Reconstruction for the Soft Tissue Defect of Heel using Free Lateral Arm Neurosensory Flap

유리 외측 상박 감각신경 피판술을 이용한 종부 연부조직 결손의 재건

  • Kim, Dong-Churl (Department of Orthopaedic Surgery, Wonkwang University School of Medicine) ;
  • Kim, Sang-Soo (Department of Orthopaedic Surgery, Wonkwang University School of Medicine) ;
  • Ha, Dae-Ho (Department of Orthopaedic Surgery, Wonkwang University School of Medicine) ;
  • Yoo, Hee-Jun (Department of Orthopaedic Surgery, Wonkwang University School of Medicine) ;
  • Lee, Dong-Hoon (Department of Orthopaedic Surgery, Wonkwang University School of Medicine)
  • 김동철 (원광대학교 의과대학 정형외과학교실) ;
  • 김상수 (원광대학교 의과대학 정형외과학교실) ;
  • 하대호 (원광대학교 의과대학 정형외과학교실) ;
  • 유희준 (원광대학교 의과대학 정형외과학교실) ;
  • 이동훈 (원광대학교 의과대학 정형외과학교실)
  • Published : 1999.05.15

Abstract

Soft tissue defect on heel area of the foot present difficult problems particularly because of anatomic property of plantar surface of the foot.
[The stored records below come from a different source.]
**src/rtl/dcadc_pkg.sv**
```systemverilog
package dcadc_pkg;

    typedef enum logic [1:0] {
        CV_IDLE  = 2'd0,
        CV_SHIFT = 2'd1,
        CV_DONE  = 2'd2
    } cv_state_e;

    function automatic logic [3:0] add3_if_big(input logic [3:0] nib);
        return (nib >= 4'd5) ? nib + 4'd3 : nib;
    endfunction

endpackage

```
**src/rtl/dc_window.sv**
```systemverilog
module dc_window #(
    parameter int N  = 2000,
    parameter int CW = $clog2(N + 1)
) (
    input  logic          clk,
    input  logic          rst_n,
    input  logic          cmp_in,
    output logic          duty_o,
    output logic          win_end_o,
    output logic [CW-1:0] snap_o
);
    localparam logic [CW-1:0] LAST = CW'(N - 1);

    logic [CW-1:0] win_cnt;
    logic [CW-1:0] acc;
    logic [CW-1:0] duty_ext;

    assign duty_ext  = {{(CW-1){1'b0}}, duty_o};
    assign win_end_o = (win_cnt == LAST);
    assign snap_o    = acc + duty_ext;

    always_ff @(posedge clk) begin
        if (!rst_n) begin
            duty_o  <= 1'b0;
            win_cnt <= '0;
            acc     <= '0;
        end else begin
            duty_o <= cmp_in;
            if (win_end_o) begin
                win_cnt <= '0;
                acc     <= '0;
            end else begin
                win_cnt <= win_cnt + 1'b1;
                acc     <= acc + duty_ext;
            end
        end
    end

    // gated pulses can never outnumber clocks elapsed in the window
    assert_acc_bound_R2: assert property (@(posedge clk) disable iff (!rst_n)
        acc <= win_cnt);

    // switch bit follows the comparator by one edge
    assert_duty_delay_R1: assert property (@(posedge clk) disable iff (!rst_n)
        rst_n && $past(rst_n) |-> duty_o == $past(cmp_in));
endmodule

```
**src/rtl/dc_bcd.sv**
```systemverilog
module dc_bcd
    import dcadc_pkg::*;
#(
    parameter int N      = 2000,
    parameter int CW     = $clog2(N + 1),
    parameter int DIGITS = 4
) (
    input  logic                clk,
    input  logic                rst_n,
    input  logic                load_i,
    input  logic [CW-1:0]       bin_i,
    input  logic                neg_i,
    output logic                ready_o,
    output logic [4*DIGITS-1:0] bcd_o,
    output logic                neg_o,
    output logic                ovr_o
);
    localparam int            BW      = 4 * DIGITS;
    localparam int            KW      = $clog2(CW + 1);
    localparam logic [KW-1:0] KLAST   = KW'(CW - 1);
    localparam logic [CW-1:0] FULL    = CW'(N);
    localparam logic [3:0]    MAX_MSD = 4'(N / 1000);

    cv_state_e     state, nxt;
    logic [CW-1:0] shreg;
    logic [KW-1:0] step;
    logic [BW-1:0] adj;

    genvar g;
    generate
        for (g = 0; g < DIGITS; g++) begin : g_adj
            assign adj[g*4 +: 4] = add3_if_big(bcd_o[g*4 +: 4]);
        end
    endgenerate

    always_comb begin
        nxt = state;
        unique case (state)
            CV_IDLE:  if (load_i) nxt = CV_SHIFT;
            CV_SHIFT: if (step == KLAST) nxt = CV_DONE;
            CV_DONE:  nxt = CV_IDLE;
            default:  nxt = CV_IDLE;
        endcase
    end

    always_ff @(posedge clk) begin
        if (!rst_n) state <= CV_IDLE;
        else        state <= nxt;
    end

    always_ff @(posedge clk) begin
        if (!rst_n) begin
            shreg <= '0;
            step  <= '0;
            bcd_o <= '0;
            neg_o <= 1'b0;
            ovr_o <= 1'b0;
        end else begin
            unique case (state)
                CV_IDLE: if (load_i) begin
                    shreg <= bin_i;
                    step  <= '0;
                    bcd_o <= '0;
                    neg_o <= neg_i;
                    ovr_o <= (bin_i >= FULL);
                end
                CV_SHIFT: begin
                    bcd_o <= {adj[BW-2:0], shreg[CW-1]};
                    shreg <= shreg << 1;
                    step  <= step + 1'b1;
                end
                default: ;
            endcase
        end
    end

    assign ready_o = (state == CV_DONE);

    // every finished digit is decimal and the top digit is bounded
    assert_digit_legal_R3: assert property (@(posedge clk) disable iff (!rst_n)
        ready_o |-> (bcd_o[BW-1 -: 4] <= MAX_MSD) && (bcd_o[11:8] <= 4'd9)
                    && (bcd_o[7:4] <= 4'd9) && (bcd_o[3:0] <= 4'd9));

    // a new window never arrives while a conversion is in flight
    assert_no_overlap_R2: assert property (@(posedge clk) disable iff (!rst_n)
        state != CV_IDLE |-> !load_i);
endmodule

```
**src/rtl/dc_port.sv**
```systemverilog
module dc_port #(
    parameter int DIGITS = 4
) (
    input  logic                clk,
    input  logic                rst_n,
    input  logic                start_i,
    input  logic                ready_i,
    input  logic [4*DIGITS-1:0] bcd_i,
    input  logic                neg_i,
    input  logic                ovr_i,
    input  logic                dle_i,
    input  logic [1:0]          addr_i,
    output logic [3:0]          digit_o,
    output logic                sign_o,
    output logic                ovf_o,
    output logic                cc_o
);
    localparam int BW = 4 * DIGITS;

    logic          pending;
    logic          xfer;
    logic [BW-1:0] lat;
    logic [1:0]    addr_hold;
    logic [1:0]    sel;

    assign xfer    = ready_i && (pending || start_i);
    assign sel     = dle_i ? addr_hold : addr_i;
    assign digit_o = lat[{sel, 2'b00} +: 4];

    always_ff @(posedge clk) begin
        if (!rst_n) begin
            pending   <= 1'b0;
            cc_o      <= 1'b0;
            lat       <= '0;
            sign_o    <= 1'b1;
            ovf_o     <= 1'b0;
            addr_hold <= '0;
        end else begin
            if (!dle_i) addr_hold <= addr_i;
            if (xfer) begin
                pending <= 1'b0;
                cc_o    <= 1'b1;
                lat     <= ovr_i ? {DIGITS{4'hE}} : bcd_i;
                sign_o  <= ~neg_i;
                ovf_o   <= ovr_i;
            end else if (start_i) begin
                pending <= 1'b1;
                cc_o    <= 1'b0;
            end
        end
    end

    assert_cc_falls_R7: assert property (@(posedge clk) disable iff (!rst_n)
        start_i && !ready_i |=> !cc_o);

    assert_xfer_sets_cc_R8: assert property (@(posedge clk) disable iff (!rst_n)
        ready_i && (pending || start_i) |=> cc_o);

    assert_latch_hold_R8: assert property (@(posedge clk) disable iff (!rst_n)
        !(ready_i && (pending || start_i)) |=> $stable(lat) && $stable(ovf_o) && $stable(sign_o));

    assert_overrange_code_R4: assert property (@(posedge clk) disable iff (!rst_n)
        ovf_o |-> lat == {DIGITS{4'hE}});

    assert_addr_frozen_R6: assert property (@(posedge clk) disable iff (!rst_n)
        dle_i && $past(dle_i) |-> sel == $past(sel));
endmodule

```
**src/rtl/dcadc_backend.sv**
```systemverilog
module dcadc_backend #(
    parameter int WINDOW = 2000
) (
    input  logic       clk,
    input  logic       rst_n,
    input  logic       cmp_in,
    input  logic       neg_in,
    input  logic       start,
    input  logic       dle,
    input  logic [1:0] addr,
    output logic       sw_o,
    output logic [3:0] digit_o,
    output logic       sign_o,
    output logic       ovf_o,
    output logic       cc_o
);
    localparam int CW     = $clog2(WINDOW + 1);
    localparam int DIGITS = 4;

    logic                win_end;
    logic [CW-1:0]       snap;
    logic                ready;
    logic [4*DIGITS-1:0] bcd;
    logic                neg_c;
    logic                ovr_c;

    dc_window #(.N(WINDOW), .CW(CW)) u_window (
        .clk      (clk),
        .rst_n    (rst_n),
        .cmp_in   (cmp_in),
        .duty_o   (sw_o),
        .win_end_o(win_end),
        .snap_o   (snap)
    );

    dc_bcd #(.N(WINDOW), .CW(CW), .DIGITS(DIGITS)) u_bcd (
        .clk    (clk),
        .rst_n  (rst_n),
        .load_i (win_end),
        .bin_i  (snap),
        .neg_i  (neg_in),
        .ready_o(ready),
        .bcd_o  (bcd),
        .neg_o  (neg_c),
        .ovr_o  (ovr_c)
    );

    dc_port #(.DIGITS(DIGITS)) u_port (
        .clk    (clk),
        .rst_n  (rst_n),
        .start_i(start),
        .ready_i(ready),
        .bcd_i  (bcd),
        .neg_i  (neg_c),
        .ovr_i  (ovr_c),
        .dle_i  (dle),
        .addr_i (addr),
        .digit_o(digit_o),
        .sign_o (sign_o),
        .ovf_o  (ovf_o),
        .cc_o   (cc_o)
    );
endmodule

```
**config.mk**
```make
export PLATFORM = sky130hd
export DESIGN_NAME = dcadc_backend
export DESIGN_NICKNAME = d
export VERILOG_FILES = /design/src/rtl/dcadc_pkg.sv /design/src/rtl/dc_window.sv /design/src/rtl/dc_bcd.sv /design/src/rtl/dc_port.sv /design/src/rtl/dcadc_backend.sv
export SDC_FILE = /design/constraint.sdc
export NUM_CORES = 1
export LEC_CHECK = 0
export BUFFER_PORTS_ARGS = -buffer_cell sky130_fd_sc_hd__buf_2
export CORE_ASPECT_RATIO = 1.5
export CORE_MARGIN = 2
export CORE_UTILIZATION = 55
export CTS_CLUSTER_DIAMETER = 120
export CTS_CLUSTER_SIZE = 20
export DETAILED_ROUTE_END_ITERATION = 10
export PLACE_DENSITY = 0.78
export SETUP_SLACK_MARGIN = 0.2
export SLEW_MARGIN = 20
export SYNTH_ARGS = -nofsm -noshare
export SYNTH_HDL_FRONTEND = slang
export SYNTH_SLANG_ARGS = --single-unit
```
**constraint.sdc**
```tcl
create_clock -name clk -period 2.1 [get_ports clk]
set_clock_uncertainty 0.2 [all_clocks]
set_input_delay 0.21 -clock clk [delete_from_list [all_inputs] [get_ports clk]]
set_output_delay 0.21 -clock clk [all_outputs]
set_load 0.005 [all_outputs]
```
==> results.sh, run 1 <==
export IMPL_antenna_found_initial=0
export IMPL_syn_cell_area_um2=3570
export IMPL_nets=457
export IMPL_crit_chain="mux2i_1, buf_4, mux4_2, buf_2"
export IMPL_synth_mux_area_share_pct=4.80
export IMPL_grt_pass1_vias=2873
export IMPL_synth_top_family_by_area="simple AND/OR/NAND/NOR gates"
export IMPL_dp_cells=485
export IMPL_finalCritPeriodShare_pct=95.3
export IMPL_layout_cells_non_filler=515
export IMPL_syn_area_per_cell_um2=8.84
export IMPL_htreeDepth=3
export IMPL_ys_ff_latch=80
export IMPL_clockBufferDepth=2
export IMPL_fill_cells=506
export IMPL_grt_pass1_wl_um=12600
export IMPL_drt_initial_drc_count=155
export IMPL_row_count=36
export IMPL_final_common_cell="dfxtp_1"
export IMPL_synth_edff_count=0
export IMPL_min_path_type="primary input to register"
export IMPL_slew_headroom_pct=60.4
export IMPL_tns_ns=0
export IMPL_synth_ff_type="dfxtp_1"
export IMPL_clockRootBuffer="clkbuf_8"
export IMPL_power_density_nw_per_um2=642
export IMPL_synth_warnings=0
export IMPL_final_area_um2=4260
export IMPL_clkSlewWorstSetupHoldPaths_ns=0.08
export IMPL_tightest_slew_ns=0.593
export IMPL_rsz0062_at_grt="yes"
export IMPL_final_cell_mix="dfxtp_1, nor2_1, nand2_1, nor3_1, a21oi_1"
export IMPL_viasPerCell=5.75
export IMPL_synth_yosys_seq_area_share_pct=44.9
export IMPL_finalHoldViolCount=0
export IMPL_synth_compound_area_share_pct=10.6
export IMPL_synth_simple_gate_area_share_pct=24.2
export IMPL_endpoint_kind="output pin"
export IMPL_synth_nets=426
export IMPL_max_freq_mhz=500
export IMPL_regArea_um2=1610
export IMPL_outcome="complete, no violations"
export IMPL_multi_input_area_um2=2000
export IMPL_cts_tree="done"
export IMPL_worstPathRequired_ns=1.69
export IMPL_cp_start_kind="register"
export IMPL_die_h_um=103
export IMPL_synthXorXnorAreaFrac_pct=6.38
export IMPL_dieArea_um2=7160
export IMPL_slew_viol_final=0
export IMPL_finalCriticalPeriod_ns=2.00
export IMPL_die_w_um=69.8
export IMPL_slowest_delay_ns=0.50
export IMPL_initial_core_util_pct=55.8
export IMPL_setup_viol=0
export IMPL_drive_gt1_share_pct=21.9
export IMPL_crit_slowest_cell="mux4_2"
export IMPL_async_reset_ff_share_pct=0
export IMPL_wire_per_inst_um=15.3
export IMPL_area_growth_syn_to_layout_pct=19.4
export IMPL_fp_coreArea_um2=6400
export IMPL_io_buffers=15
export IMPL_clock_sinks=80
export IMPL_detailedPlacementHpwl_um=5180
export IMPL_wl_um=7870
export IMPL_ys_types=40
export IMPL_antenna_left=0
export IMPL_maxCapViolCount=0
export IMPL_synth_fa_ha_area_share_pct=4.91
export IMPL_grt_max_degree=36
export IMPL_drt_pass1_iterations=4
export IMPL_overflow=0
export IMPL_whs_ns=0.0535
export IMPL_crit_fanout=5
export IMPL_worstSetupPathType="register to output pin"
export IMPL_grtUsageTotal_pct=22.5
export IMPL_syn_inst=404
export IMPL_num_antenna_cells=0
export IMPL_io_pins=16
export IMPL_clk_latency_ns=0.35
export IMPL_gp_congestion=0.840
export IMPL_vias=2959
export IMPL_place_area_um2=3790
export IMPL_arrival_ns=1.59
export IMPL_drc=0
export IMPL_leakage_uw=0.00166
export IMPL_peakVddDrop_uv=543
export IMPL_numCtsBuffers=9
export IMPL_r2r_slack_ns=0.21
report_power, final:
part           total (µW)  internal, µW  switching [µW]
clock                1100           570             532
combinational        93.3          43.2            50.1
sequential           1540          1530            10.0
through the flow:
stage | worst slack (ns) | power, µW | utilization, %
4_1_cts | 0.0759 | 2740 | 63.9
3_5_place_dp | 0.0955 | 1650 | 59.3
2_1_floorplan | 0.106 | 1620 | -
5_1_grt | -0.0116 | 2830 | 66.6
3_3_place_gp | 0.136 | 1650 | 59.3
6_report | 0.0987 | 2730 | 66.6
sequential cells by signal (all words and copies together) (netlist names), 2 cells and up:
register          cells
u_bcd.shreg          11
u_window.win_cnt     11
u_port.lat           16
u_port.addr_hold      2
u_window.acc         11
u_bcd.step            4
u_bcd.bcd_o          16
u_bcd.state           2
critical path, delay by kind of cell, from the launching register on:
family                 cells  cell delay (ns)
multiplexers               2             0.62
buffers and inverters      2             0.32
flip-flops                 1             0.30
metal layers:
metal,global-route usage [%],share of wire (%)
met1,23.0,40
met2,41.0,54
met3,6.16,3.0
met4,13.5,3.1
met5,0,0
cell families after synthesis:
kind of cell,count (synthesis)
simple gates,179
flops,80
compound gates,58
buf+inv,35
xor+xnor,26
fa+ha+maj,14
mux,12
path summary, 6_finish.rpt:
check,endpoint,startpoint,depth (start not counted)
max,digit_o[1],u_port.addr_hold[0],4
min reg2reg,u_port.lat[4],u_port.lat[4],2
min,u_port.addr_hold[0],addr[0],4
max reg2reg,u_bcd.ovr_o,u_window.win_cnt[0],6
cells in the mapped netlist, drive strengths merged, types with 3 or more instances:
library cell | instances | area share (%)
xnor2 | 12 | 2.9
buf | 8 | 1.4
nand2 | 30 | 3.2
a22oi | 14 | 2.9
dfxtp | 80 | 45
xor2 | 14 | 3.4
a21oi | 22 | 3.1
nor3 | 31 | 4.5
and3 | 11 | 1.9
mux4 | 4 | 2.5
nor2b | 5 | 0.88
a222oi | 7 | 2.0
nand4 | 4 | 0.70
a31oi | 3 | 0.70
inv | 11 | 1.2
or3 | 6 | 1.1
nand2b | 7 | 1.2
o21ai | 9 | 1.3
nor2 | 60 | 6.3
clkbuf | 16 | 1.7
nand3 | 13 | 1.8
or2 | 3 | 0.53
ha | 14 | 4.9
mux2i | 7 | 2.0
layout make-up:
cell class	instances	share of cell area [%]
Timing Repair Buffer	43	7.66
Inverter	11	0.969
Clock inverter	4	1.06
Multi-Input combinational cell	290	46.9
Sequential cell	80	37.8
Clock buffer	11	3.32
Tap cell	76	2.23
timing repair:
action,CTS,global route
hold buffers,3,0
resized for setup,10,28
setup endpoints to repair,30,31
pin swaps,2,13
hold endpoints to repair,4,0
cloned,1,1
setup buffers,5,5
(Power assumes the default switching activity.)
==> run 2: changes to the inputs <==
--- a/config.mk
+++ b/config.mk
@@ -6,13 +6,13 @@
 export NUM_CORES = 1
 export LEC_CHECK = 0
 export BUFFER_PORTS_ARGS = -buffer_cell sky130_fd_sc_hd__buf_2
-export CORE_ASPECT_RATIO = 1.5
 export CORE_MARGIN = 2
-export CORE_UTILIZATION = 55
+export CORE_UTILIZATION = 57
+export CTS_BUF_LIST = sky130_fd_sc_hd__clkbuf_8
 export CTS_CLUSTER_DIAMETER = 120
 export CTS_CLUSTER_SIZE = 20
 export DETAILED_ROUTE_END_ITERATION = 10
-export PLACE_DENSITY = 0.78
+export PLACE_DENSITY = 0.81
 export SETUP_SLACK_MARGIN = 0.2
 export SLEW_MARGIN = 20
 export SYNTH_ARGS = -nofsm -noshare
==> results.sh, run 2 (synthesis gave the netlist of run 1 again) <==
export IMPL_grtUsageTotal_pct=22.6
export IMPL_regArea_um2=1610
export IMPL_r2r_end="u_bcd.shreg[8]"
export IMPL_finalCritPeriodShare_pct=95.5
export IMPL_min_path_type="primary input to register"
export IMPL_slew_viol_final=0
export IMPL_peakVddDrop_uv=555
export IMPL_arrival_ns=1.59
export IMPL_num_antenna_cells=0
export IMPL_worstSetupPathType="register to output pin"
export IMPL_cp_start_kind="register"
export IMPL_clockRootBuffer="clkbuf_8"
export IMPL_hold_path_startpoint="addr[1]"
export IMPL_vias=2988
export IMPL_crit_fanout=5
export IMPL_viasPerCell=5.89
export IMPL_fp_coreArea_um2=5990
export IMPL_endpoint_kind="output pin"
export IMPL_worst_slack_ns=0.0955
export IMPL_layout_cells_non_filler=507
export IMPL_clk_latency_ns=0.34
export IMPL_wl_um=7740
export IMPL_min_path_cells=3
export IMPL_final_cell_mix="dfxtp_1, nor2_1, nand2_1, nor3_1, a21oi_1"
export IMPL_antenna_found_initial=0
export IMPL_clkSlewWorstSetupHoldPaths_ns=0.08
export IMPL_slew_headroom_pct=62.9
export IMPL_drt_initial_drc_count=273
export IMPL_setup_viol=0
export IMPL_drc=0
export IMPL_grt_max_degree=42
export IMPL_cts_tree="done"
export IMPL_dp_slack_ns=0.140
export IMPL_worstPathRequired_ns=1.69
export IMPL_r2r_start="u_window.win_cnt[5]"
export IMPL_final_common_cell="dfxtp_1"
export IMPL_rsz0062_at_grt="yes"
export IMPL_maxCapViolCount=0
export IMPL_leakage_uw=0.00163
export IMPL_power_density_nw_per_um2=687
export IMPL_die_h_um=83.1
export IMPL_fill_cells=436
export IMPL_rr_worst_depth=5
export IMPL_nets=450
export IMPL_drt_pass1_iterations=5
export IMPL_io_pins=16
export IMPL_grt_pass1_wl_um=13000
export IMPL_wire_per_inst_um=15.3
export IMPL_clockBufferDepth=2
export IMPL_htreeDepth=3
export IMPL_outcome="complete, no violations"
export IMPL_io_buffers=15
export IMPL_gp_congestion=0.775
export IMPL_finalHoldViolCount=0
export IMPL_antenna_left=0
export IMPL_area_growth_syn_to_layout_pct=17.2
export IMPL_min_to="u_port.addr_hold[1]"
export IMPL_overflow=0
export IMPL_initial_core_util_pct=59.6
export IMPL_multi_input_area_um2=1950
export IMPL_max_freq_mhz=499
export IMPL_whs_ns=0.0106
export IMPL_finalCriticalPeriod_ns=2.00
export IMPL_clock_sinks=80
export IMPL_top_regs="u_bcd.bcd_o x16, u_port.lat x16"
export IMPL_die_w_um=83.1
export IMPL_detailedPlacementHpwl_um=5120
export IMPL_dieArea_um2=6910
export IMPL_r2r_slack_ns=0.14
export IMPL_row_count=28
export IMPL_numCtsBuffers=9
export IMPL_tightest_slew_ns=0.556
export IMPL_drive_gt1_share_pct=19.9
export IMPL_dp_cells=483
export IMPL_grt_pass1_vias=2877
-- run 2: routing by layer --
layer	part of all wire, %	track usage [%]	vias up
met1	46	29.8	1439
met3	4.4	4.47	5
met2	49	37.0	83
met5	0	0	-
li1	-	-	1461
met4	0.76	8.20	0
-- run 2: worst max-delay path by stage --
stage	to	from	depth (start not counted)
after floorplan	u_bcd.ovr_o	u_window.win_cnt[0]	8
after global placement	u_bcd.bcd_o[10]	u_window.win_cnt[0]	7
after detailed placement	u_bcd.bcd_o[6]	u_window.win_cnt[0]	7
after CTS	digit_o[1]	u_port.addr_hold[0]	4
after global routing	digit_o[2]	u_port.addr_hold[0]	4
final	digit_o[1]	u_port.addr_hold[0]	4
-- run 2: final cells by class --
class                           count  area share [%]
Inverter                           11           0.987
Multi-Input combinational cell    290            46.7
Sequential cell                    80            38.5
Timing Repair Buffer               36            6.34
Tap cell                           75            2.24
Clock inverter                      5            1.94
Clock buffer                       10            3.29
-- run 2: per-stage QoR --
| stage | utilization, % | setup TNS [ns] | cell area, µm² | power (µW) |
|---|---|---|---|---|
| 6_report | 69.8 | 0 | 4180 | 2870 |
| 5_1_grt | 69.8 | -0.00161 | 4180 | 2940 |
| 4_1_cts | 68.0 | 0 | 4070 | 2880 |
| 3_5_place_dp | 63.0 | 0 | 3770 | 1650 |
| 3_3_place_gp | 63.0 | 0 | 3770 | 1640 |
| 2_1_floorplan | - | 0 | 3610 | 1620 |
-- run 2: critical path: stages (launching register included) --
cell and delay [ns]:
dfxtp_1 0.31, mux2i_1 0.12, buf_4 0.18, mux4_2 0.50, buf_2 0.14
-- run 2: timing repair --
| action | CTS | global route |
|---|---|---|
| buffers inserted | 2 | 2 |
| setup endpoints to repair | 28 | 34 |
| endpoints found under the hold margin | 4 | 0 |
| gates resized for setup | 9 | 23 |
| hold buffers | 3 | 0 |
| cloned | 1 | 1 |
| pin swaps | 4 | 12 |
-- run 2: power by group --
part	leakage [µW]	internal [µW]	switching [µW]	total (µW)
combinational	0.000871	37.7	47.9	85.6
sequential	0.000648	1530	9.07	1540
clock	0.000114	698	550	1250
total	0.00163	2260	607	2870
There is a paucity of available local tissue in the foot for coverage. In addition to having little expandable tissue, the foot's plantar surface has a unique structure, making its replacement especially challenging. Plantar skin is attached to the underlying bone by fibrous septa, preventing shear of the soft-tissue surfaces from the underlying skeleton. Plantar surface of foot is in constant contact with the environment. Protective sensibility also would be maintained or restored in the ideal reconstruction. So the ideal flap for reconstruction of the heel should include thin, durable hairless skin with potential for reinnervation. The aim of this article is to present a clinical experience of free lateral arm neurosensory flap for reconstruction of the heel. From March 1995 to December 1997, a total 16 lateral arm free flaps were performed to soft tissue defects on the weight-bearing area of the hindfoot. we used tibial nerve as recepient nerve in 11 and calcaneal branch of tibial nerve in 5 for restoration of sensibility of flap. All cases survived completely. A static two-point discrimination of 14 to 34mm was detected in the flap. Radial nerve palsy which was caused by hematoma in donor site occured in one case, but recorverd in 3 weeks later completely. In conclusion, the lateral arm free flaps are versatile, reliable and sensible cutaneous flap and especially indicated for soft tissue defect on plantar surface of the hindfoot which are not good indications for other better-known flaps.